Context: an optimization exercise on an open-source flow, tuned for small area, a short achievable clock period and few clock cycles per item. The choices shown serve that exercise and are no tape-out recipe. Where RTL was checked, it was by simulation tests only, not by an equivalence proof against the original. Only the layout flow was run in run 5; the RTL was not checked for function there. Power and IR drop assume default switching activity.

## design.v

```verilog
module cordic_multiply #(
    parameter WL = 16,
    parameter FL = 14,
    parameter N_ITER = 15
)(
    input  wire                 clk,
    input  wire                 rst_n,
    input  wire                 start,
    input  wire signed [WL-1:0] in1,
    input  wire signed [WL-1:0] in2,
    output wire signed [WL-1:0] out,
    output reg                  done
);
    reg  [15:1] ya_r, yb_r;
    reg         c0_r, p16_r;
    reg  [8:3] yc_r;
    wire p1 = ~(in1[0]);
    wire p2 = ~(in1[1]);
    wire p3 = ~(in1[2]);
    wire p4 = ~(in1[3]);
    wire p5 = ~(in1[4]);
    wire p6 = ~(in1[5]);
    wire p7 = ~(in1[6]);
    wire p8 = ~(in1[7]);
    wire p9 = ~(in1[8]);
    wire p10 = ~(in1[9]);
    wire p11 = ~(in1[10]);
    wire p12 = ~(in1[11]);
    wire p13 = ~(in1[12]);
    wire p14 = ~(in1[13]);
    wire p15 = ~(in1[14]);
    wire p16 = ~(~(in1[15]));
    wire p17 = ~(in2[15] & ~in1[0]);
    wire p18 = ~(in2[15]);
    wire p19 = ~(in2[14] & in1[1]);
    wire p20 = ~(in2[13] & in1[2]);
    wire p21 = ~(in2[12] & in1[3]);
    wire p22 = ~(in2[11] & in1[4]);
    wire p23 = ~(in2[10] & in1[5]);
    wire p24 = ~(in2[9] & in1[6]);
    wire p25 = ~(in2[8] & in1[7]);
    wire p26 = ~(in2[7] & in1[8]);
    wire p27 = ~(in2[6] & in1[9]);
    wire p28 = ~(in2[5] & in1[10]);
    wire p29 = ~(in2[4] & in1[11]);
    wire p30 = ~(in2[3] & in1[12]);
    wire p31 = ~(in2[2] & in1[13]);
    wire p32 = ~(~(in2[1] & in1[14]));
    wire p33 = ~(in2[15] & ~in1[1]);
    wire p34 = ~(in2[14] & in1[2]);
    wire p35 = ~(in2[13] & in1[3]);
    wire p36 = ~(in2[12] & in1[4]);
    wire p37 = ~(in2[11] & in1[5]);
    wire p38 = ~(in2[10] & in1[6]);
    wire p39 = ~(in2[9] & in1[7]);
    wire p40 = ~(in2[8] & in1[8]);
    wire p41 = ~(in2[7] & in1[9]);
    wire p42 = ~(in2[6] & in1[10]);
    wire p43 = ~(in2[5] & in1[11]);
    wire p44 = ~(in2[4] & in1[12]);
    wire p45 = ~(in2[3] & in1[13]);
    wire p46 = ~(in2[2] & in1[14]);
    wire p47 = ~(~(in2[1] & in1[15]));
    wire p48 = ~(in2[1] & in1[14]);
    wire p49 = ~(in2[15] & ~in1[2]);
    wire p50 = ~(in2[14] & in1[3]);
    wire p51 = ~(in2[13] & in1[4]);
    wire p52 = ~(in2[12] & in1[5]);
    wire p53 = ~(in2[11] & in1[6]);
    wire p54 = ~(in2[10] & in1[7]);
    wire p55 = ~(in2[9] & in1[8]);
    wire p56 = ~(in2[8] & in1[9]);
    wire p57 = ~(in2[7] & in1[10]);
    wire p58 = ~(in2[6] & in1[11]);
    wire p59 = ~(in2[5] & in1[12]);
    wire p60 = ~(in2[4] & in1[13]);
    wire p61 = ~(in2[3] & in1[14]);
    wire p62 = ~(~(in2[2] & in1[15]));
    wire p63 = ~(in2[15] & ~in1[3]);
    wire p64 = ~(in2[14] & in1[4]);
    wire p65 = ~(in2[13] & in1[5]);
    wire p66 = ~(in2[12] & in1[6]);
    wire p67 = ~(in2[11] & in1[7]);
    wire p68 = ~(in2[10] & in1[8]);
    wire p69 = ~(in2[9] & in1[9]);
    wire p70 = ~(in2[8] & in1[10]);
    wire p71 = ~(in2[7] & in1[11]);
    wire p72 = ~(in2[6] & in1[12]);
    wire p73 = ~(in2[5] & in1[13]);
    wire p74 = ~(in2[4] & in1[14]);
    wire p75 = ~(~(in2[3] & in1[15]));
    wire p76 = ~(in2[15] & ~in1[4]);
    wire p77 = ~(in2[14] & in1[5]);
    wire p78 = ~(in2[13] & in1[6]);
    wire p79 = ~(in2[12] & in1[7]);
    wire p80 = ~(in2[11] & in1[8]);
    wire p81 = ~(in2[10] & in1[9]);
    wire p82 = ~(in2[9] & in1[10]);
    wire p83 = ~(in2[8] & in1[11]);
    wire p84 = ~(in2[7] & in1[12]);
    wire p85 = ~(in2[6] & in1[13]);
    wire p86 = ~(in2[5] & in1[14]);
    wire p87 = ~(~(in2[4] & in1[15]));
    wire p88 = ~(in2[15] & ~in1[5]);
    wire p89 = ~(in2[14] & in1[6]);
    wire p90 = ~(in2[13] & in1[7]);
    wire p91 = ~(in2[12] & in1[8]);
    wire p92 = ~(in2[11] & in1[9]);
    wire p93 = ~(in2[10] & in1[10]);
    wire p94 = ~(in2[9] & in1[11]);
    wire p95 = ~(in2[8] & in1[12]);
    wire p96 = ~(in2[7] & in1[13]);
    wire p97 = ~(in2[6] & in1[14]);
    wire p98 = ~(~(in2[5] & in1[15]));
    wire p99 = ~(in2[15] & ~in1[6]);
    wire p100 = ~(in2[14] & in1[7]);
    wire p101 = ~(in2[13] & in1[8]);
    wire p102 = ~(in2[12] & in1[9]);
    wire p103 = ~(in2[11] & in1[10]);
    wire p104 = ~(in2[10] & in1[11]);
    wire p105 = ~(in2[9] & in1[12]);
    wire p106 = ~(in2[8] & in1[13]);
    wire p107 = ~(in2[7] & in1[14]);
    wire p108 = ~(~(in2[6] & in1[15]));
    wire p109 = ~(in2[15] & ~in1[7]);
    wire p110 = ~(in2[14] & in1[8]);
    wire p111 = ~(in2[13] & in1[9]);
    wire p112 = ~(in2[12] & in1[10]);
    wire p113 = ~(in2[11] & in1[11]);
    wire p114 = ~(in2[10] & in1[12]);
    wire p115 = ~(in2[9] & in1[13]);
    wire p116 = ~(in2[8] & in1[14]);
    wire p117 = ~(~(in2[7] & in1[15]));
    wire p118 = ~(in2[15] & ~in1[8]);
    wire p119 = ~(in2[14] & in1[9]);
    wire p120 = ~(in2[13] & in1[10]);
    wire p121 = ~(in2[12] & in1[11]);
    wire p122 = ~(in2[11] & in1[12]);
    wire p123 = ~(in2[10] & in1[13]);
    wire p124 = ~(in2[9] & in1[14]);
    wire p125 = ~(~(in2[8] & in1[15]));
    wire p126 = ~(in2[15] & ~in1[9]);
    wire p127 = ~(in2[14] & in1[10]);
    wire p128 = ~(in2[13] & in1[11]);
    wire p129 = ~(in2[12] & in1[12]);
    wire p130 = ~(in2[11] & in1[13]);
    wire p131 = ~(in2[10] & in1[14]);
    wire p132 = ~(~(in2[9] & in1[15]));
    wire p133 = ~(in2[15] & ~in1[10]);
    wire p134 = ~(in2[14] & in1[11]);
    wire p135 = ~(in2[13] & in1[12]);
    wire p136 = ~(in2[12] & in1[13]);
    wire p137 = ~(in2[11] & in1[14]);
    wire p138 = ~(~(in2[10] & in1[15]));
    wire p139 = ~(in2[15] & ~in1[11]);
    wire p140 = ~(in2[14] & in1[12]);
    wire p141 = ~(in2[13] & in1[13]);
    wire p142 = ~(in2[12] & in1[14]);
    wire p143 = ~(~(in2[11] & in1[15]));
    wire p144 = ~(in2[15] & ~in1[12]);
    wire p145 = ~(in2[14] & in1[13]);
    wire p146 = ~(in2[13] & in1[14]);
    wire p147 = ~(~(in2[12] & in1[15]));
    wire p148 = ~(in2[15] & ~in1[13]);
    wire p149 = ~(in2[14] & in1[14]);
    wire p150 = ~(~(in2[13] & in1[15]));
    wire p151 = ~(in2[15] & ~in1[14]);
    wire p152 = ~(~(in2[14] & in1[15]));
    wire p153 = ~(in2[15] & ~in1[15]);
    wire p154 = ~(1'b1);
    wire s155, c156;
    cm_fa us155 (.a(p1), .b(p2), .ci(p3), .s(s155), .co(c156));
    wire s157, c158;
    cm_fa us157 (.a(p4), .b(p5), .ci(p6), .s(s157), .co(c158));
    wire s159, c160;
    cm_fa us159 (.a(p7), .b(p8), .ci(p9), .s(s159), .co(c160));
    wire s161, c162;
    cm_fa us161 (.a(p10), .b(p11), .ci(p12), .s(s161), .co(c162));
    wire s163, c164;
    cm_fa us163 (.a(p13), .b(p14), .ci(p15), .s(s163), .co(c164));
    wire s165, c166;
    cm_fa us165 (.a(s155), .b(s157), .ci(s159), .s(s165), .co(c166));
    wire s167, c168;
    cm_fa us167 (.a(s161), .b(s163), .ci(s165), .s(s167), .co(c168));
    wire s169, c170;
    cm_fa us169 (.a(p16), .b(p17), .ci(p18), .s(s169), .co(c170));
    wire s171, c172;
    cm_fa us171 (.a(p19), .b(p20), .ci(p21), .s(s171), .co(c172));
    wire s173, c174;
    cm_fa us173 (.a(p22), .b(p23), .ci(p24), .s(s173), .co(c174));
    wire s175, c176;
    cm_fa us175 (.a(p25), .b(p26), .ci(p27), .s(s175), .co(c176));
    wire s177, c178;
    cm_fa us177 (.a(p28), .b(p29), .ci(p30), .s(s177), .co(c178));
    wire s179, c180;
    cm_fa us179 (.a(p31), .b(p32), .ci(c156), .s(s179), .co(c180));
    wire s181, c182;
    cm_fa us181 (.a(c158), .b(c160), .ci(c162), .s(s181), .co(c182));
    wire s183, c184;
    cm_fa us183 (.a(c164), .b(s169), .ci(s171), .s(s183), .co(c184));
    wire s185, c186;
    cm_fa us185 (.a(s173), .b(s175), .ci(s177), .s(s185), .co(c186));
    wire s187, c188;
    cm_fa us187 (.a(c166), .b(s179), .ci(s181), .s(s187), .co(c188));
    wire s189, c190;
    cm_fa us189 (.a(s183), .b(s185), .ci(c168), .s(s189), .co(c190));
    wire s191, c192;
    cm_fa us191 (.a(p33), .b(p34), .ci(p35), .s(s191), .co(c192));
    wire s193, c194;
    cm_fa us193 (.a(p36), .b(p37), .ci(p38), .s(s193), .co(c194));
    wire s195, c196;
    cm_fa us195 (.a(p39), .b(p40), .ci(p41), .s(s195), .co(c196));
    wire s197, c198;
    cm_fa us197 (.a(p42), .b(p43), .ci(p44), .s(s197), .co(c198));
    wire s199, c200;
    cm_fa us199 (.a(p45), .b(p46), .ci(p47), .s(s199), .co(c200));
    wire s201, c202;
    cm_fa us201 (.a(p48), .b(c170), .ci(c172), .s(s201), .co(c202));
    wire s203, c204;
    cm_fa us203 (.a(c174), .b(c176), .ci(c178), .s(s203), .co(c204));
    wire s205, c206;
    cm_fa us205 (.a(s191), .b(s193), .ci(s195), .s(s205), .co(c206));
    wire s207, c208;
    cm_fa us207 (.a(s197), .b(s199), .ci(c180), .s(s207), .co(c208));
    wire s209, c210;
    cm_fa us209 (.a(c182), .b(c184), .ci(c186), .s(s209), .co(c210));
    wire s211, c212;
    cm_fa us211 (.a(s201), .b(s203), .ci(s205), .s(s211), .co(c212));
    wire s213, c214;
    cm_fa us213 (.a(c188), .b(s207), .ci(s209), .s(s213), .co(c214));
    wire s215, c216;
    cm_fa us215 (.a(s211), .b(c190), .ci(s213), .s(s215), .co(c216));
    wire s217, c218;
    cm_fa us217 (.a(p49), .b(p50), .ci(p51), .s(s217), .co(c218));
    wire s219, c220;
    cm_fa us219 (.a(p52), .b(p53), .ci(p54), .s(s219), .co(c220));
    wire s221, c222;
    cm_fa us221 (.a(p55), .b(p56), .ci(p57), .s(s221), .co(c222));
    wire s223, c224;
    cm_fa us223 (.a(p58), .b(p59), .ci(p60), .s(s223), .co(c224));
    wire s225, c226;
    cm_fa us225 (.a(p61), .b(p62), .ci(c192), .s(s225), .co(c226));
    wire s227, c228;
    cm_fa us227 (.a(c194), .b(c196), .ci(c198), .s(s227), .co(c228));
    wire s229, c230;
    cm_fa us229 (.a(c200), .b(s217), .ci(s219), .s(s229), .co(c230));
    wire s231, c232;
    cm_fa us231 (.a(s221), .b(s223), .ci(c202), .s(s231), .co(c232));
    wire s233, c234;
    cm_fa us233 (.a(c204), .b(c206), .ci(s225), .s(s233), .co(c234));
    wire s235, c236;
    cm_fa us235 (.a(s227), .b(s229), .ci(c208), .s(s235), .co(c236));
    wire s237, c238;
    cm_fa us237 (.a(c210), .b(s231), .ci(c212), .s(s237), .co(c238));
    wire s239, c240;
    cm_fa us239 (.a(s233), .b(s235), .ci(c214), .s(s239), .co(c240));
    wire s241, c242;
    cm_fa us241 (.a(p63), .b(p64), .ci(p65), .s(s241), .co(c242));
    wire s243, c244;
    cm_fa us243 (.a(p66), .b(p67), .ci(p68), .s(s243), .co(c244));
    wire s245, c246;
    cm_fa us245 (.a(p69), .b(p70), .ci(p71), .s(s245), .co(c246));
    wire s247, c248;
    cm_fa us247 (.a(p72), .b(p73), .ci(p74), .s(s247), .co(c248));
    wire s249, c250;
    cm_fa us249 (.a(p75), .b(c218), .ci(c220), .s(s249), .co(c250));
    wire s251, c252;
    cm_fa us251 (.a(c222), .b(c224), .ci(s241), .s(s251), .co(c252));
    wire s253, c254;
    cm_fa us253 (.a(s243), .b(s245), .ci(s247), .s(s253), .co(c254));
    wire s255, c256;
    cm_fa us255 (.a(c226), .b(c228), .ci(c230), .s(s255), .co(c256));
    wire s257, c258;
    cm_fa us257 (.a(s249), .b(s251), .ci(s253), .s(s257), .co(c258));
    wire s259, c260;
    cm_fa us259 (.a(c232), .b(c234), .ci(s255), .s(s259), .co(c260));
    wire s261, c262;
    cm_fa us261 (.a(s257), .b(c236), .ci(c238), .s(s261), .co(c262));
    wire s263, c264;
    cm_fa us263 (.a(p76), .b(p77), .ci(p78), .s(s263), .co(c264));
    wire s265, c266;
    cm_fa us265 (.a(p79), .b(p80), .ci(p81), .s(s265), .co(c266));
    wire s267, c268;
    cm_fa us267 (.a(p82), .b(p83), .ci(p84), .s(s267), .co(c268));
    wire s269, c270;
    cm_fa us269 (.a(p85), .b(p86), .ci(p87), .s(s269), .co(c270));
    wire s271, c272;
    cm_fa us271 (.a(c242), .b(c244), .ci(c246), .s(s271), .co(c272));
    wire s273, c274;
    cm_fa us273 (.a(c248), .b(s263), .ci(s265), .s(s273), .co(c274));
    wire s275, c276;
    cm_fa us275 (.a(s267), .b(s269), .ci(c250), .s(s275), .co(c276));
    wire s277, c278;
    cm_fa us277 (.a(c252), .b(c254), .ci(s271), .s(s277), .co(c278));
    wire s279, c280;
    cm_fa us279 (.a(s273), .b(c256), .ci(s275), .s(s279), .co(c280));
    wire s281, c282;
    cm_fa us281 (.a(c258), .b(s277), .ci(c260), .s(s281), .co(c282));
    wire s283, c284;
    cm_fa us283 (.a(p88), .b(p89), .ci(p90), .s(s283), .co(c284));
    wire s285, c286;
    cm_fa us285 (.a(p91), .b(p92), .ci(p93), .s(s285), .co(c286));
    wire s287, c288;
    cm_fa us287 (.a(p94), .b(p95), .ci(p96), .s(s287), .co(c288));
    wire s289, c290;
    cm_fa us289 (.a(p97), .b(p98), .ci(c264), .s(s289), .co(c290));
    wire s291, c292;
    cm_fa us291 (.a(c266), .b(c268), .ci(c270), .s(s291), .co(c292));
    wire s293, c294;
    cm_fa us293 (.a(s283), .b(s285), .ci(s287), .s(s293), .co(c294));
    wire s295, c296;
    cm_fa us295 (.a(c272), .b(c274), .ci(s289), .s(s295), .co(c296));
    wire s297, c298;
    cm_fa us297 (.a(s291), .b(s293), .ci(c276), .s(s297), .co(c298));
    wire s299, c300;
    cm_fa us299 (.a(c278), .b(s295), .ci(c280), .s(s299), .co(c300));
    wire s301, c302;
    cm_fa us301 (.a(p99), .b(p100), .ci(p101), .s(s301), .co(c302));
    wire s303, c304;
    cm_fa us303 (.a(p102), .b(p103), .ci(p104), .s(s303), .co(c304));
    wire s305, c306;
    cm_fa us305 (.a(p105), .b(p106), .ci(p107), .s(s305), .co(c306));
    wire s307, c308;
    cm_fa us307 (.a(p108), .b(c284), .ci(c286), .s(s307), .co(c308));
    wire s309, c310;
    cm_fa us309 (.a(c288), .b(s301), .ci(s303), .s(s309), .co(c310));
    wire s311, c312;
    cm_fa us311 (.a(s305), .b(c290), .ci(c292), .s(s311), .co(c312));
    wire s313, c314;
    cm_fa us313 (.a(c294), .b(s307), .ci(s309), .s(s313), .co(c314));
    wire s315, c316;
    cm_fa us315 (.a(c296), .b(s311), .ci(s313), .s(s315), .co(c316));
    wire s317, c318;
    cm_fa us317 (.a(p109), .b(p110), .ci(p111), .s(s317), .co(c318));
    wire s319, c320;
    cm_fa us319 (.a(p112), .b(p113), .ci(p114), .s(s319), .co(c320));
    wire s321, c322;
    cm_fa us321 (.a(p115), .b(p116), .ci(p117), .s(s321), .co(c322));
    wire s323, c324;
    cm_fa us323 (.a(c302), .b(c304), .ci(c306), .s(s323), .co(c324));
    wire s325, c326;
    cm_fa us325 (.a(s317), .b(s319), .ci(s321), .s(s325), .co(c326));
    wire s327, c328;
    cm_fa us327 (.a(c308), .b(c310), .ci(s323), .s(s327), .co(c328));
    wire s329, c330;
    cm_fa us329 (.a(s325), .b(c312), .ci(c314), .s(s329), .co(c330));
    wire s331, c332;
    cm_fa us331 (.a(p118), .b(p119), .ci(p120), .s(s331), .co(c332));
    wire s333, c334;
    cm_fa us333 (.a(p121), .b(p122), .ci(p123), .s(s333), .co(c334));
    wire s335, c336;
    cm_fa us335 (.a(p124), .b(p125), .ci(c318), .s(s335), .co(c336));
    wire s337, c338;
    cm_fa us337 (.a(c320), .b(c322), .ci(s331), .s(s337), .co(c338));
    wire s339, c340;
    cm_fa us339 (.a(s333), .b(c324), .ci(c326), .s(s339), .co(c340));
    wire s341, c342;
    cm_fa us341 (.a(s335), .b(s337), .ci(c328), .s(s341), .co(c342));
    wire s343, c344;
    cm_fa us343 (.a(s339), .b(c330), .ci(s341), .s(s343), .co(c344));
    wire s345, c346;
    cm_fa us345 (.a(p126), .b(p127), .ci(p128), .s(s345), .co(c346));
    wire s347, c348;
    cm_fa us347 (.a(p129), .b(p130), .ci(p131), .s(s347), .co(c348));
    wire s349, c350;
    cm_fa us349 (.a(p132), .b(c332), .ci(c334), .s(s349), .co(c350));
    wire s351, c352;
    cm_fa us351 (.a(s345), .b(s347), .ci(c336), .s(s351), .co(c352));
    wire s353, c354;
    cm_fa us353 (.a(c338), .b(s349), .ci(c340), .s(s353), .co(c354));
    wire s355, c356;
    cm_fa us355 (.a(s351), .b(c342), .ci(s353), .s(s355), .co(c356));
    wire s357, c358;
    cm_fa us357 (.a(p133), .b(p134), .ci(p135), .s(s357), .co(c358));
    wire s359, c360;
    cm_fa us359 (.a(p136), .b(p137), .ci(p138), .s(s359), .co(c360));
    wire s361, c362;
    cm_fa us361 (.a(c346), .b(c348), .ci(s357), .s(s361), .co(c362));
    wire s363, c364;
    cm_fa us363 (.a(s359), .b(c350), .ci(s361), .s(s363), .co(c364));
    wire s365, c366;
    cm_fa us365 (.a(c352), .b(s363), .ci(c354), .s(s365), .co(c366));
    wire s367, c368;
    cm_fa us367 (.a(p139), .b(p140), .ci(p141), .s(s367), .co(c368));
    wire s369, c370;
    cm_fa us369 (.a(p142), .b(p143), .ci(c358), .s(s369), .co(c370));
    wire s371, c372;
    cm_fa us371 (.a(c360), .b(s367), .ci(c362), .s(s371), .co(c372));
    wire s373, c374;
    cm_fa us373 (.a(s369), .b(c364), .ci(s371), .s(s373), .co(c374));
    wire s375, c376;
    cm_fa us375 (.a(p144), .b(p145), .ci(p146), .s(s375), .co(c376));
    wire s377, c378;
    cm_fa us377 (.a(p147), .b(c368), .ci(s375), .s(s377), .co(c378));
    wire s379, c380;
    cm_fa us379 (.a(c370), .b(s377), .ci(c372), .s(s379), .co(c380));
    wire s381, c382;
    cm_fa us381 (.a(p148), .b(p149), .ci(p150), .s(s381), .co(c382));
    wire s383, c384;
    cm_fa us383 (.a(c376), .b(s381), .ci(c378), .s(s383), .co(c384));
    wire s385, c386;
    cm_fa us385 (.a(p151), .b(p152), .ci(c382), .s(s385), .co(c386));
    wire s387, c388;
    cm_fa us387 (.a(p153), .b(p154), .ci(c386), .s(s387), .co(c388));
    wire [16:0] ya = {s387, c384, c380, c374, c366, c356, c344, s343, s327, c298, s297, s279, s259, s237, s215, s187, s167};
    wire [16:0] yb = {1'b1, s385, s383, s379, s373, s365, s355, 1'b1, c316, c300, c282, c262, c240, c216, 1'b1, s189, 1'b1};
    wire        cy0 = ya[0] | yb[0];        
    wire        sx16 = ~(ya[16] ^ yb[16]);  
    always @(posedge clk) begin
        ya_r  <= ya[15:1];
        yb_r  <= yb[15:1];
        c0_r  <= cy0;
        p16_r <= sx16;
    end
    always @(posedge clk)
        yc_r <= {s329, s315, s299, s281, s261, s239};
    wire [15:1] ya2, yb2;
    wire yk9;
    wire yk8;
    wire yk7;
    wire yk6;
    wire yk5;
    wire yk4;
    cm_fa ur3 (.a(ya_r[3]), .b(yb_r[3]), .ci(yc_r[3]), .s(ya2[3]), .co(yk4));
    cm_fa ur4 (.a(ya_r[4]), .b(yb_r[4]), .ci(yc_r[4]), .s(ya2[4]), .co(yk5));
    cm_fa ur5 (.a(ya_r[5]), .b(yb_r[5]), .ci(yc_r[5]), .s(ya2[5]), .co(yk6));
    cm_fa ur6 (.a(ya_r[6]), .b(yb_r[6]), .ci(yc_r[6]), .s(ya2[6]), .co(yk7));
    cm_fa ur7 (.a(ya_r[7]), .b(yb_r[7]), .ci(yc_r[7]), .s(ya2[7]), .co(yk8));
    cm_fa ur8 (.a(ya_r[8]), .b(yb_r[8]), .ci(yc_r[8]), .s(ya2[8]), .co(yk9));
    assign ya2[1] = ya_r[1];
    assign yb2[1] = yb_r[1];
    assign ya2[2] = ya_r[2];
    assign yb2[2] = yb_r[2];
    assign yb2[3] = 1'b1;
    assign yb2[4] = yk4;
    assign yb2[5] = yk5;
    assign yb2[6] = yk6;
    assign yb2[7] = yk7;
    assign yb2[8] = yk8;
    assign ya2[9] = ya_r[9];
    assign yb2[9] = yk9;
    assign ya2[10] = ya_r[10];
    assign yb2[10] = yb_r[10];
    assign ya2[11] = ya_r[11];
    assign yb2[11] = yb_r[11];
    assign ya2[12] = ya_r[12];
    assign yb2[12] = yb_r[12];
    assign ya2[13] = ya_r[13];
    assign yb2[13] = yb_r[13];
    assign ya2[14] = ya_r[14];
    assign yb2[14] = yb_r[14];
    assign ya2[15] = ya_r[15];
    assign yb2[15] = yb_r[15];
    wire [16:0] sum = {p16_r, ya2, 1'b1} + {1'b1, yb2, c0_r};
    assign out = ~sum[16:1];
    always @(posedge clk or negedge rst_n)
        if (!rst_n) done <= 1'b0;
        else        done <= start;
endmodule
module cm_han (
    input  wire a,
    input  wire b,
    output wire s,
    output wire co
);
    assign s  = ~(a ^ b);
    assign co = a | b;
endmodule
module cm_fa (
    input  wire a,
    input  wire b,
    input  wire ci,
    output wire s,
    output wire co
);
    assign s  = a ^ b ^ ci;
    assign co = (a & b) | (a & ci) | (b & ci);
endmodule
```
========================================
ACTION ITEM: Which lines hold the word "input"? Copy each of them from the records.

WRITTEN ANSWER:
    input  wire                 clk,
    input  wire                 rst_n,
    input  wire                 start,
    input  wire signed [WL-1:0] in1,
    input  wire signed [WL-1:0] in2,
    input  wire a,
    input  wire b,
    input  wire a,
    input  wire b,
    input  wire ci,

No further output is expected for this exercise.